ことはできないだろうか? と、考えたのが、ワークアウトが開発された原典だ。


ワークアウトとは、

  • 職能や職位の枠を超え、マネージャーと従業員が一緒になって

  • 仕事の上での重要な問題に取り組み

  • 解決のためのアドバイスを考えだし

  • 公開の場で責任者へ提案し

  • 公開の場で討論し、

  • 責任者はその場でYES/NOを決定

  • 承認後は提案を遂行し進捗報告することで

  • 問題の発見と解決をする手法であり

  • Boundary-less(境界線のない)組織文化と行動様式を育てる取り組み

「ワークアウト WORK-OUT」の語源は、お客様にとって価値のない仕事(WORK)なんか、はじき出す(OUT)という意味が込められている(らしい)。

あらゆる組織の壁をぶち破り
問題の発見と解決を導き

環境変化に適応できる自己変革能力を獲得することで

変革を加速する手段「ワークアウト」


はじめに これはワークアウトセッションの講義スライド116枚(簡易版)の説明資料です。

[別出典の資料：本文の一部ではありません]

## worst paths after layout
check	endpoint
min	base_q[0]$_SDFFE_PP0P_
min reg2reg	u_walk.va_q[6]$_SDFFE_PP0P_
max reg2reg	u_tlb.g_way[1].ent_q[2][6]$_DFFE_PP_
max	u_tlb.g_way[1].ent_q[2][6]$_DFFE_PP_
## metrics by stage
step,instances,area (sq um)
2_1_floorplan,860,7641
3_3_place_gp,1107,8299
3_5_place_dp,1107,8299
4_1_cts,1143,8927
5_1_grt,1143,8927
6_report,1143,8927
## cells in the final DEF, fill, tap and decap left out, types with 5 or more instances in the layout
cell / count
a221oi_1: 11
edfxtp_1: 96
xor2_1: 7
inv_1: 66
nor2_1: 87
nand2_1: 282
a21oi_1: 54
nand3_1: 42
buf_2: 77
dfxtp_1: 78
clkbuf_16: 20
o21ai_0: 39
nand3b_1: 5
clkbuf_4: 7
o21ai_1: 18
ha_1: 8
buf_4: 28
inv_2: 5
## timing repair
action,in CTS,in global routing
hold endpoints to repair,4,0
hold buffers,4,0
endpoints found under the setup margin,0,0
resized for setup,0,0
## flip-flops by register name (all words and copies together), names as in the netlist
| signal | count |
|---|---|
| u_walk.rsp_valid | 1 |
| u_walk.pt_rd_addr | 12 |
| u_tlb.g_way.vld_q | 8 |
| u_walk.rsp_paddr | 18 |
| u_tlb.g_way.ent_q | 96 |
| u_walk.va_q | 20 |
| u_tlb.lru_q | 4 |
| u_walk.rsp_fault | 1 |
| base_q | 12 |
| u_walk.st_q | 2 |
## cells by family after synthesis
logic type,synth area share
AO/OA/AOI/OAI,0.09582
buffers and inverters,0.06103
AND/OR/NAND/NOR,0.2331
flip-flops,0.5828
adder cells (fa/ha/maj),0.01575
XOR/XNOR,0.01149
### src/rtl/i2c_unjam_pkg.sv
package i2c_unjam_pkg;

    // Pull request on the two lines: 1 = drive low, 0 = release
    typedef struct packed {
        logic scl;
        logic sda;
    } pull_t;

    typedef enum logic [4:0] {
        ST_IDLE,
        ST_B_REL,     // blind: release both
        ST_B_START,   // blind: START hold
        ST_RS_A,      // repeated START quarter phases
        ST_RS_B,
        ST_RS_C,
        ST_RS_D,
        ST_B_GAP,     // blind: inter-frame gap
        ST_P_REL,     // probe: release and sample SDA
        ST_P_START,   // probe: START, wait for SDA low
        ST_P_HOLD,    // probe: START hold
        ST_S_OFF,     // stuck: drop out before re-arming
        ST_Y_DROP,    // byte: pull SCL under the START
        ST_Y_LOW,     // byte: clock low phase
        ST_Y_RISE,    // byte: wait for SCL high
        ST_Y_HIGH,    // byte: clock high phase
        ST_Y_TAIL,    // byte: final low phase before STOP
        ST_X_A,       // STOP: both low
        ST_X_B,       // STOP: SCL released, SDA low
        ST_SETTLE,    // lines released, let STOP settle
        ST_DONE
    } state_e;

    function automatic pull_t drive_of(state_e s);
        pull_t p;
        case (s)
            ST_B_START, ST_RS_D, ST_B_GAP,
            ST_P_START, ST_P_HOLD, ST_X_B: begin
                p.scl = 1'b0;
                p.sda = 1'b1;
            end
            ST_RS_A, ST_Y_DROP, ST_X_A: begin
                p.scl = 1'b1;
                p.sda = 1'b1;
            end
            ST_RS_B, ST_Y_LOW, ST_Y_TAIL: begin
                p.scl = 1'b1;
                p.sda = 1'b0;
            end
            default: begin
                p.scl = 1'b0;
                p.sda = 1'b0;
            end
        endcase
        return p;
    endfunction

endpackage
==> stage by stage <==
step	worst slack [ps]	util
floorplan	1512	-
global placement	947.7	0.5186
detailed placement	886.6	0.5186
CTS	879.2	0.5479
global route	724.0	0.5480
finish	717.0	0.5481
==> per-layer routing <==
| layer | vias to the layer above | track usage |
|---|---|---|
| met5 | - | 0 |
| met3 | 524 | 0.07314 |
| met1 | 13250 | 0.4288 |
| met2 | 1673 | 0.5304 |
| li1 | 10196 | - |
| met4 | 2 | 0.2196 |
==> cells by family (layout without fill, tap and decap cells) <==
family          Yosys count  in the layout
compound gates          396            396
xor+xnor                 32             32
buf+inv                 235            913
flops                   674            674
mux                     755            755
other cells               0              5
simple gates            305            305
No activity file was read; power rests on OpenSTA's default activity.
==> config.mk <==
export PLATFORM = sky130hd
export DESIGN_NAME = premac_slice
export DESIGN_NICKNAME = d
export VERILOG_FILES = /design/src/rtl/premac_pkg.sv /design/src/rtl/premac_preadd.sv /design/src/rtl/premac_mult.sv /design/src/rtl/premac_postadd.sv /design/src/rtl/premac_slice.sv
export SDC_FILE = /design/constraint.sdc
export NUM_CORES = 2
export LEC_CHECK = 0
export BUFFER_PORTS_ARGS = -buffer_cell sky130_fd_sc_hd__buf_2
export CORE_MARGIN = 4
export CORE_UTILIZATION = 52
export DETAILED_ROUTE_END_ITERATION = 10
export PLACE_DENSITY = 0.74
export REMOVE_ABC_BUFFERS = 1
export SLEW_MARGIN = 20
export SYNTH_ARGS = -nofsm -noshare
export SYNTH_HDL_FRONTEND = slang
export SYNTH_SLANG_ARGS = --single-unit
==> constraint.sdc <==
create_clock -name clk_i -period 8.4 [get_ports clk_i]
set_input_delay 1.26 -clock clk_i [delete_from_list [all_inputs] [get_ports clk_i]]
set_output_delay 1.26 -clock clk_i [all_outputs]
set_load 0.02 [all_outputs]
==> src/rtl/premac_pkg.sv <==
`timescale 1ns/1ps
package premac_pkg;

    localparam int DEF_PRE_W  = 25;
    localparam int DEF_COEF_W = 18;
    localparam int DEF_ACC_W  = 48;
    localparam int SEL_W      = 3;

    // Selector fields: incl_base = bit 2, neg_offs = bit 1, incl_offs = bit 0
    typedef struct packed {
        logic incl_base;
        logic neg_offs;
        logic incl_offs;
    } pre_sel_t;

endpackage

==> src/rtl/premac_preadd.sv <==
`timescale 1ns/1ps
module premac_preadd
    import premac_pkg::*;
#(
    parameter int W = DEF_PRE_W
) (
    input  logic [W-1:0] base_i,
    input  logic [W-1:0] offs_i,
    input  pre_sel_t     sel_i,
    output logic [W-1:0] sum_o
);

    logic [W-1:0] base_term;
    logic [W-1:0] offs_term;

    always_comb begin
        base_term = sel_i.incl_base ? base_i : '0;
        if (!sel_i.incl_offs) begin
            offs_term = '0;
        end else if (sel_i.neg_offs) begin
            offs_term = '0 - offs_i;
        end else begin
            offs_term = offs_i;
        end
        // No saturation: wraps modulo 2^W
        sum_o = base_term + offs_term;
    end

endmodule

==> src/rtl/premac_mult.sv <==
`timescale 1ns/1ps
module premac_mult #(
    parameter int XW = 25,
    parameter int YW = 18,
    parameter int OW = 48
) (
    input  logic [XW-1:0] x_i,
    input  logic [YW-1:0] y_i,
    output logic [OW-1:0] p_o
);

    localparam int PW  = XW + YW;
    localparam int EXT = OW - PW;

    logic [PW-1:0] x_ext;
    logic [PW-1:0] y_ext;
    logic [PW-1:0] prod;

    always_comb begin
        x_ext = {{YW{x_i[XW-1]}}, x_i};
        y_ext = {{XW{y_i[YW-1]}}, y_i};
        // Low PW bits of the extended product equal the signed product
        prod  = x_ext * y_ext;
        p_o   = {{EXT{prod[PW-1]}}, prod};
    end

endmodule

==> src/rtl/premac_postadd.sv <==
`timescale 1ns/1ps
module premac_postadd #(
    parameter int W = 48
) (
    input  logic [W-1:0] addend_i,
    input  logic [W-1:0] prod_i,
    input  logic         carry_i,
    input  logic         sub_i,
    output logic [W-1:0] sum_o
);

    logic [W-1:0] term;

    always_comb begin
        term  = prod_i + {{(W-1){1'b0}}, carry_i};
        sum_o = sub_i ? (addend_i - term) : (addend_i + term);
    end

endmodule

「学びの本質」Facebookグループでは、ワークショップを受講された皆さんに限って、すべてのスライドPDFのダウンロードが可能です。

 

 米ゼネラル・エレクトリック(GE)において、日常茶飯事に利用される 「境界のない企業 boundaryless company」を実現するための組織運営の手法であるWorkout(TM)を、今回の変革加速リーダーシップ基礎で演習する。


 これは1980年代末からGE全社規模で導入・実施したもので、30万人の社員全員が、これを身につけていると思っていただいていい。GE workout もしくは GE ワークアウト でググれば、いくらでも詳細な解説が出てくる。